**Problem requirements:** Copy each line below containing "activity".

[[ Data supplied open ]]

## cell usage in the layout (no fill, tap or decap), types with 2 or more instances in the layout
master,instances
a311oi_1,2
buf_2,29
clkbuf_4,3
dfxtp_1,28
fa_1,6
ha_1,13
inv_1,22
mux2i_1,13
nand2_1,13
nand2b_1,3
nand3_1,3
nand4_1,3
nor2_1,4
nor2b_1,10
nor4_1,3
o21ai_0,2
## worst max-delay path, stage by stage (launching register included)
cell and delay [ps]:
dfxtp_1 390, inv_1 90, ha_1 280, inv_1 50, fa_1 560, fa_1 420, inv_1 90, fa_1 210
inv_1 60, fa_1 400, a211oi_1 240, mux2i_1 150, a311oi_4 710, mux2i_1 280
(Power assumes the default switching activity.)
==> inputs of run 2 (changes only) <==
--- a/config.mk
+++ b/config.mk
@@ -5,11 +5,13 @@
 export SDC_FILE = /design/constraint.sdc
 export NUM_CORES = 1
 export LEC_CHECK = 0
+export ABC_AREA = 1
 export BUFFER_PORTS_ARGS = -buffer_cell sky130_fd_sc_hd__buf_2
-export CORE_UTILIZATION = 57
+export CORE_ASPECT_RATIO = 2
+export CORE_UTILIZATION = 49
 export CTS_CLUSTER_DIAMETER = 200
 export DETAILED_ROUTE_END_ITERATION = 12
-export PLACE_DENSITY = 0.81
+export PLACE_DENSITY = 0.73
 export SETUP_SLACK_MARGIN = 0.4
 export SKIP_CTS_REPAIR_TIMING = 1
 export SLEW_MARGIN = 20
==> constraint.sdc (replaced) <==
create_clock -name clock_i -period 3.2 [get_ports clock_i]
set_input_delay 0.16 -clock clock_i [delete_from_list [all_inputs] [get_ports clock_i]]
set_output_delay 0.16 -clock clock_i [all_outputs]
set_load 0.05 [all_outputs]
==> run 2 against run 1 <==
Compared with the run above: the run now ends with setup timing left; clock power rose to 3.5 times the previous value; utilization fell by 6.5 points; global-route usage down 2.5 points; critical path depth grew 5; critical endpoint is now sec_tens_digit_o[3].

[[ Data supplied closed ]]
[[ Data supplied open ]]

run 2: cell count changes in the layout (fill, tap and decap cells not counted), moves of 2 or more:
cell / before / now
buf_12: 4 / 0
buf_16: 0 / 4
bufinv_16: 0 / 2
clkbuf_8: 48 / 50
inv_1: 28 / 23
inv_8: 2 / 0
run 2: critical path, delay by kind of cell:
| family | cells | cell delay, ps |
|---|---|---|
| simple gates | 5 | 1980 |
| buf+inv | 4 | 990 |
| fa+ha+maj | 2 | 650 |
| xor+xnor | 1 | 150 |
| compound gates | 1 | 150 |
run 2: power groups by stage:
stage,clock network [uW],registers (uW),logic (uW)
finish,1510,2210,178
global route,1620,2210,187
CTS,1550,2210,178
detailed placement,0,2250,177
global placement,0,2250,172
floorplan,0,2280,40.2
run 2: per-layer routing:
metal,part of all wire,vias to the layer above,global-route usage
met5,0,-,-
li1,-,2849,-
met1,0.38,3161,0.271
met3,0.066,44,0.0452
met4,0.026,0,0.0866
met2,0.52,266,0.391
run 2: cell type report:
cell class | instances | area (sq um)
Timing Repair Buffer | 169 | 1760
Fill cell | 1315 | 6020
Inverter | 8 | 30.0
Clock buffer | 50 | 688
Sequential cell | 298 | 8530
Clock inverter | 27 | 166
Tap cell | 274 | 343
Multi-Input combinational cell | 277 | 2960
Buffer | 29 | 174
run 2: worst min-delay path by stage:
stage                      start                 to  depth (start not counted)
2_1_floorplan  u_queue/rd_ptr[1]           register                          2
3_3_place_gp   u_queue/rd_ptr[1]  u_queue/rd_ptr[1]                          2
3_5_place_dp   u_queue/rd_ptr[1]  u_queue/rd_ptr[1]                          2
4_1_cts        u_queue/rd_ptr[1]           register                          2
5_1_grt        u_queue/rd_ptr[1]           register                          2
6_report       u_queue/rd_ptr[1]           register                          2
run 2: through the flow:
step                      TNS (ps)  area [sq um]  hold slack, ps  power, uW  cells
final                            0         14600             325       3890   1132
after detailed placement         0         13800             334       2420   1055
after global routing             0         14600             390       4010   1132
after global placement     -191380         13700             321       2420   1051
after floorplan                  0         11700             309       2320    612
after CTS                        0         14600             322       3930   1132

[[ Data supplied closed ]]
[[ Data supplied open ]]

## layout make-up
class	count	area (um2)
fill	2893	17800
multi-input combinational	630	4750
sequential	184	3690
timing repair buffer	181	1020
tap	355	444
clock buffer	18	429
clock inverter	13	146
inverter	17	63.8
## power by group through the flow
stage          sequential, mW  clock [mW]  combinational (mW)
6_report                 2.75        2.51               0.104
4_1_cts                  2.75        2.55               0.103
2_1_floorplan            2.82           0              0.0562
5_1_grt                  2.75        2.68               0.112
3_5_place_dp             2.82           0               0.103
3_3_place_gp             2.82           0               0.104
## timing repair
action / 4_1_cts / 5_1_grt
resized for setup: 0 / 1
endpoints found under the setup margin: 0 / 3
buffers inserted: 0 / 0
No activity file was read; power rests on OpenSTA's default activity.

[[ Data supplied closed ]]

**Response below:**
(Power assumes the default switching activity.)
No activity file was read; power rests on OpenSTA's default activity.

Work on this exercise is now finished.